Per SNP significance level α′ should satisfy α = 1 − (1 − α′), leading to the Bonforroni correction n α′ ≈ α / n for independent variants tested under a statistical paradigm. However, this correction was judged conservative for the genotyped variants at TNFSF4, many of which exhibited high LD (r2>0.7).
Instead, the type-1 error was approximated by a permutation procedure. Case- control status was randomised x5000 whilst maintaining the LD structure of variants for each dataset, to satisfy the null hypothesis, in order to estimate the false-positive rate (Balding., 2006).
Technical details of the aforementioned score test used in SNPTEST v2 are found at URL:http://mathgen.stats.ox.ac.uk/genetics_software/snptest/snptest.v2.pdf
2.7.2 Meta-analysis
A logistic regression model fitted with an interaction term (effect) in the R statistical package was used to investigate cross-study heterogeneity. P-values for individual associated SNPs were generated using the likelihood-ratio test.
Rs1234314, rs1234317, rs2205960, rs12039904, and rs10912580 were selected as representatives for this test. I implemented a fixed effects meta-analysis method combining the association results for African-Americans, East Asians, Europeans and Hispanics to more powerfully estimate the true effect size, the results of these analyses are described in Table 4.6, chapter 4. The average effect size across all datasets was computed using inverse variance weighting of each
study. SNPs were organised into two categories (TNFSF4 gene or 5´ region) and are highly correlated with one another (r2 > 0.7) within each group. Associated SNPs from African-American cohort were tested for heterogeneity, and included in the meta-analysis where the associated allele was the same.
2.7.3 Haplotype bifurcation
The Long Range Haplotype (LRH) test was used to investigate common alleles with long-range linkage disequilibrium (LD): I was able to represent the breakdown of the risk and non-risk haplotypes. TNFSF4risk and TNFSF4non-risk were anchored by a core associated marker, rs1234314, in all groups and conveniently positioned at the boundary of the TNFSF4 gene and 5′ region, also at the boundary of two haplotype blocks.

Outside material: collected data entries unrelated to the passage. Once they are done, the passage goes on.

`src/sv/tlpm_pkg.sv`:
```
// Shared types, constants and the helper function of the tick latency percentile monitor.
package tlpm_pkg;

    localparam int WINDOW_DEPTH_DEF = 512;
    localparam int DELAY_BITS_DEF   = 32;

    localparam int NOW_BITS = 48;
    localparam int CFG_BITS = 16;
    localparam int IDX_BITS = 8;
    localparam int CNT_BITS = 32;
    localparam int OUT_BITS = 32;

    // Result transaction: nine 32-bit fields and the notify flag, padded to whole bytes.
    localparam int OUT_FIELDS    = 9;
    localparam int OUT_RAW_BITS  = OUT_FIELDS * OUT_BITS + 1;
    localparam int OUT_DATA_BITS = ((OUT_RAW_BITS + 7) / 8) * 8;

    localparam logic [IDX_BITS-1:0] REG_INTERVAL   = 8'd0;
    localparam logic [IDX_BITS-1:0] REG_STALL_LOW  = 8'd1;
    localparam logic [IDX_BITS-1:0] REG_STALL_MID  = 8'd2;
    localparam logic [IDX_BITS-1:0] REG_STALL_HIGH = 8'd3;

    localparam logic [CFG_BITS-1:0] INTERVAL_MIN    = 16'd10;
    localparam logic [CFG_BITS-1:0] INTERVAL_RESET  = 16'd10;
    localparam logic [CFG_BITS-1:0] STALL_LOW_RESET = 16'd100;
    localparam logic [CFG_BITS-1:0] STALL_MID_RESET = 16'd500;
    localparam logic [CFG_BITS-1:0] STALL_HIGH_RST  = 16'd1000;

    localparam logic [NOW_BITS-1:0] NOW_MAX = {NOW_BITS{1'b1}};
    localparam logic [CNT_BITS-1:0] CNT_MAX = {CNT_BITS{1'b1}};

    localparam logic [3:0] TEN_LAST = 4'd9;

    // The 95th percentile rank is tracked as quotient and remainder of (95n + 99) / 100.
    localparam logic [7:0] P95_NUM  = 8'd95;
    localparam logic [7:0] P95_DEN  = 8'd100;
    localparam logic [6:0] P95_BIAS = 7'd99;

    typedef enum logic [2:0] {
        ST_IDLE,
        ST_CALC,
        ST_UPDATE,
        ST_START,
        ST_SELECT,
        ST_DONE
    } state_t;

    typedef struct packed {
        logic calc;
        logic update;
    } stats_ctrl_t;

    typedef struct packed {
        logic start;
    } rank_ctrl_t;

    typedef struct packed {
        logic busy;
        logic done;
    } rank_stat_t;

    typedef struct packed {
        logic [OUT_BITS-1:0] tick_count;
        logic [OUT_BITS-1:0] last_delay;
        logic [OUT_BITS-1:0] max_delay;
        logic [OUT_BITS-1:0] stalls_low;
        logic [OUT_BITS-1:0] stalls_mid;
        logic [OUT_BITS-1:0] stalls_high;
        logic [OUT_BITS-1:0] stall_max;
        logic                notify;
    } stats_t;

    function automatic logic [CNT_BITS-1:0] sat_inc(input logic [CNT_BITS-1:0] c);
        return (c == CNT_MAX) ? c : c + 1'b1;
    endfunction

endpackage

```
`src/sv/tlpm_rank.sv`:
```
// Bitwise rank selection: finds two order statistics as the window row rotates past its head.
module tlpm_rank #(
    parameter int WINDOW_DEPTH = tlpm_pkg::WINDOW_DEPTH_DEF,
    parameter int DELAY_BITS   = tlpm_pkg::DELAY_BITS_DEF
) (
    input  logic                                  clk,
    input  logic                                  rst_n,
    input  tlpm_pkg::rank_ctrl_t                  ctrl,
    input  logic [$clog2(WINDOW_DEPTH+1)-1:0]     fill,
    input  logic [$clog2(WINDOW_DEPTH)-1:0]       k50,
    input  logic [$clog2(WINDOW_DEPTH)-1:0]       k95,
    input  logic [DELAY_BITS-1:0]                 head,
    output tlpm_pkg::rank_stat_t                  stat,
    output logic [DELAY_BITS-1:0]                 p50,
    output logic [DELAY_BITS-1:0]                 p95
);

    localparam int IDXW = $clog2(WINDOW_DEPTH);
    localparam int CNTW = $clog2(WINDOW_DEPTH + 1);
    localparam logic [IDXW-1:0] POS_LAST = IDXW'(WINDOW_DEPTH - 1);

    logic                  active_reg, active_next;
    logic                  done_reg, done_next;
    logic [IDXW-1:0]       pos_reg, pos_next;
    logic [IDXW-1:0]       skip_reg, skip_next;
    logic [DELAY_BITS-1:0] sel_reg, sel_next;
    logic [DELAY_BITS-1:0] mask_reg, mask_next;
    logic [DELAY_BITS-1:0] pfx50_reg, pfx50_next;
    logic [DELAY_BITS-1:0] pfx95_reg, pfx95_next;
    logic [IDXW-1:0]       rem50_reg, rem50_next;
    logic [IDXW-1:0]       rem95_reg, rem95_next;
    logic [CNTW-1:0]       cnt50_reg, cnt50_next;
    logic [CNTW-1:0]       cnt95_reg, cnt95_next;

    logic            in_win, bit_zero, hit50, hit95, last_pos;
    logic [CNTW-1:0] sum50, sum95;

    always_comb
    begin
        // The row holds the newest delay in cell 0, so the valid entries reach the head last.
        in_win   = pos_reg >= skip_reg;
        bit_zero = (head & sel_reg) == '0;
        hit50    = in_win && bit_zero && (((head ^ pfx50_reg) & mask_reg) == '0);
        hit95    = in_win && bit_zero && (((head ^ pfx95_reg) & mask_reg) == '0);
        sum50    = cnt50_reg + CNTW'(hit50);
        sum95    = cnt95_reg + CNTW'(hit95);
        last_pos = pos_reg == POS_LAST;

        active_next = active_reg;
        done_next   = 1'b0;
        pos_next    = pos_reg;
        skip_next   = skip_reg;
        sel_next    = sel_reg;
        mask_next   = mask_reg;
        pfx50_next  = pfx50_reg;
        pfx95_next  = pfx95_reg;
        rem50_next  = rem50_reg;
        rem95_next  = rem95_reg;
        cnt50_next  = cnt50_reg;
        cnt95_next  = cnt95_reg;

        if (ctrl.start)
        begin
            active_next = 1'b1;
            pos_next    = '0;
            skip_next   = IDXW'(CNTW'(WINDOW_DEPTH) - fill);
            sel_next    = {1'b1, {(DELAY_BITS-1){1'b0}}};
            mask_next   = '0;
            pfx50_next  = '0;
            pfx95_next  = '0;
            rem50_next  = k50;
            rem95_next  = k95;
            cnt50_next  = '0;
            cnt95_next  = '0;
        end
        else if (active_reg)
        begin
            cnt50_next = sum50;
            cnt95_next = sum95;
            pos_next   = last_pos ? '0 : pos_reg + 1'b1;
            if (last_pos)
            begin
                // End of a pass: no more zeros than the remaining rank means the bit is one.
                if (CNTW'(rem50_reg) >= sum50)
                begin
                    pfx50_next = pfx50_reg | sel_reg;
                    rem50_next = rem50_reg - IDXW'(sum50);
                end
                if (CNTW'(rem95_reg) >= sum95)
                begin
                    pfx95_next = pfx95_reg | sel_reg;
                    rem95_next = rem95_reg - IDXW'(sum95);
                end
                cnt50_next = '0;
                cnt95_next = '0;
                sel_next   = sel_reg >> 1;
                mask_next  = {1'b1, mask_reg[DELAY_BITS-1:1]};
                if (sel_reg[0])
                begin
                    active_next = 1'b0;
                    done_next   = 1'b1;
                end
            end
        end
    end

    always_ff @(posedge clk or negedge rst_n)
    begin
        if (!rst_n)
        begin
            active_reg <= 1'b0;
            done_reg   <= 1'b0;
        end
        else
        begin
            active_reg <= active_next;
            done_reg   <= done_next;
        end
    end

    always_ff @(posedge clk)
    begin
        pos_reg   <= pos_next;
        skip_reg  <= skip_next;
        sel_reg   <= sel_next;
        mask_reg  <= mask_next;
        pfx50_reg <= pfx50_next;
        pfx95_reg <= pfx95_next;
        rem50_reg <= rem50_next;
        rem95_reg <= rem95_next;
        cnt50_reg <= cnt50_next;
        cnt95_reg <= cnt95_next;
    end

    assign stat.busy = active_reg;
    assign stat.done = done_reg;
    assign p50       = pfx50_reg;
    assign p95       = pfx95_reg;

`ifndef NO_ASSERTIONS
    a_sel_onehot: assert property (@(posedge clk) disable iff (!rst_n)
        active_reg |-> $onehot(sel_reg))
        else $error("bit selector is not one-hot during selection");

    a_done_after_active: assert property (@(posedge clk) disable iff (!rst_n)
        done_reg |-> $past(active_reg) && !active_reg)
        else $error("selection finished without a running pass");

    a_start_runs: assert property (@(posedge clk) disable iff (!rst_n)
        ctrl.start |=> active_reg && pos_reg == '0)
        else $error("selection did not start at the first position");
`endif

endmodule

```
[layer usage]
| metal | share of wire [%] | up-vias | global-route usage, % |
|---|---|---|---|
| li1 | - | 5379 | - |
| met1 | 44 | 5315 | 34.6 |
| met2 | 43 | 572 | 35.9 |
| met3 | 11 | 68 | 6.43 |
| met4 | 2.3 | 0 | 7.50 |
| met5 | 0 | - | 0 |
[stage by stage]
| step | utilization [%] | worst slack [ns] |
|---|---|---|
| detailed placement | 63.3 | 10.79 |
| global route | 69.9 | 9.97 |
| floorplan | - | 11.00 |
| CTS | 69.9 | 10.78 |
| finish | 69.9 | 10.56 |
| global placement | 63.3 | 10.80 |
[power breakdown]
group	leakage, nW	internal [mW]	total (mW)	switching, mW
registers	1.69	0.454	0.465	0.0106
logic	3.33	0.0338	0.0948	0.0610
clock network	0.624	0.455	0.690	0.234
==> src/sv/fba_lowzero.sv <==
// ----------------------------------------------------------------------------
// fba_lowzero
// Finds the lowest clear bit of one map word.
// ----------------------------------------------------------------------------
module fba_lowzero #(
    parameter int W = 32
) (
    input  logic [W-1:0]         word,
    output logic                 found,
    output logic [$clog2(W)-1:0] idx
);

    // Scan from the top so the lowest clear bit wins.
    always_comb
    begin
        idx = '0;
        for (int i = W - 1; i >= 0; i--)
        begin
            if (!word[i])
            begin
                idx = ($clog2(W))'(i);
            end
        end
    end

    assign found = ~&word;

endmodule
[config.mk]
export PLATFORM = sky130hd
export DESIGN_NAME = ptoc_cell
export DESIGN_NICKNAME = d
export VERILOG_FILES = /design/src/rtl/core/ptoc_pkg.sv /design/src/rtl/core/ptoc_cell.sv
export SDC_FILE = /design/constraint.sdc
export NUM_CORES = 1
export LEC_CHECK = 0
export ABC_CLOCK_PERIOD_IN_PS = 8500
export BUFFER_PORTS_ARGS = -buffer_cell sky130_fd_sc_hd__buf_4
export CAP_MARGIN = 0
export CORE_AREA = 2 2 157 159
export DETAILED_ROUTE_END_ITERATION = 6
export DIE_AREA = 0 0 159 161
export GPL_TIMING_DRIVEN = 1
export SYNTH_ARGS = -nofsm -noshare
export SYNTH_HDL_FRONTEND = slang
export SYNTH_SLANG_ARGS = --single-unit
[constraint.sdc]
create_clock -name clock -period 8.5 [get_ports clock]
set_clock_uncertainty 0.1 [all_clocks]
set_input_delay 0.425 -clock clock [delete_from_list [all_inputs] [get_ports clock]]
set_output_delay 0.425 -clock clock [all_outputs]
set_load 0.03 [all_outputs]
[config.mk]
export PLATFORM = sky130hd
export DESIGN_NAME = fixed_frame_deframer
export DESIGN_NICKNAME = d
export VERILOG_FILES = /design/src/rtl/core/ffd_pkg.sv /design/src/rtl/core/ffd_check.sv /design/src/rtl/core/fixed_frame_deframer.sv
export SDC_FILE = /design/constraint.sdc
export NUM_CORES = 1
export LEC_CHECK = 0
export ABC_CLOCK_PERIOD_IN_PS = 3350
export BUFFER_PORTS_ARGS = -buffer_cell sky130_fd_sc_hd__buf_2
export CORE_ASPECT_RATIO = 0.5
export CORE_MARGIN = 10
export CORE_UTILIZATION = 43
export DETAILED_ROUTE_END_ITERATION = 8
export PLACE_DENSITY = 0.62
export RECOVER_POWER = 25
export SKIP_LAST_GASP = 1
export SYNTH_ARGS = -nofsm -noshare
export SYNTH_HDL_FRONTEND = slang
export SYNTH_HIERARCHICAL = 1
export SYNTH_SLANG_ARGS = --single-unit
[constraint.sdc]
create_clock -name clock -period 3.35 [get_ports clock]
set_clock_uncertainty 0.2 [all_clocks]
set_input_delay 0.67 -clock clock [delete_from_list [all_inputs] [get_ports clock]]
set_output_delay 0.67 -clock clock [all_outputs]
set_load 0.01 [all_outputs]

Haplotype bifurcation diagrams were then generated in the program Sweep™.
2.7.4 Haplotype association and conditional regression
Haplotypes in the TNFSF4 gene and 5′ region were constructed in Haploview 4.2 using a custom algorithm, based on the r2 measure of linkage disequilibrium (LD). Markers and haplotypes with frequencies greater than 5% and 4%
respectively, were included in the analyses. Haplotypes were anchored using tag SNP genotype data and boundaries were inferred using recombination data. SLE case-control association and step-wise conditional logistic regression data for each haplotype was generated in PLINK, as were OR (95% CI) these are represented as nominal uncorrected p-values and x5000 permuted (Pp) p-values.
2.7.5 Sub-phenotype association
Searching for TNFSF4 alleles linked to specific clinical manifestations of lupus may prove informative with regards to mechanism and so better resolve causal alleles because of greater genetic homogeneity compared to the disease per se:
78
Phenotypes amenable to study, and relevant to the biologic function of TNFSF4 in lupus, are described in section 1.1.2 of chapter 1. TNFSF4 variants were tested for association using the same methods described in section 2.7.1 against interquartile age at diagnosis using a case-only format. The variants were also tested against leukopenia and lymphopenia, anti-La, anti-Ro and anti-Sm autoantibody subsets, which are associated with SLE, together with renal disease, using both case-only and phenotype-control formats. A covariate for the most associated marker per aforementioned phenotype was included for each population to investigate independent effects. The SNPTEST v2 program was used for these tests.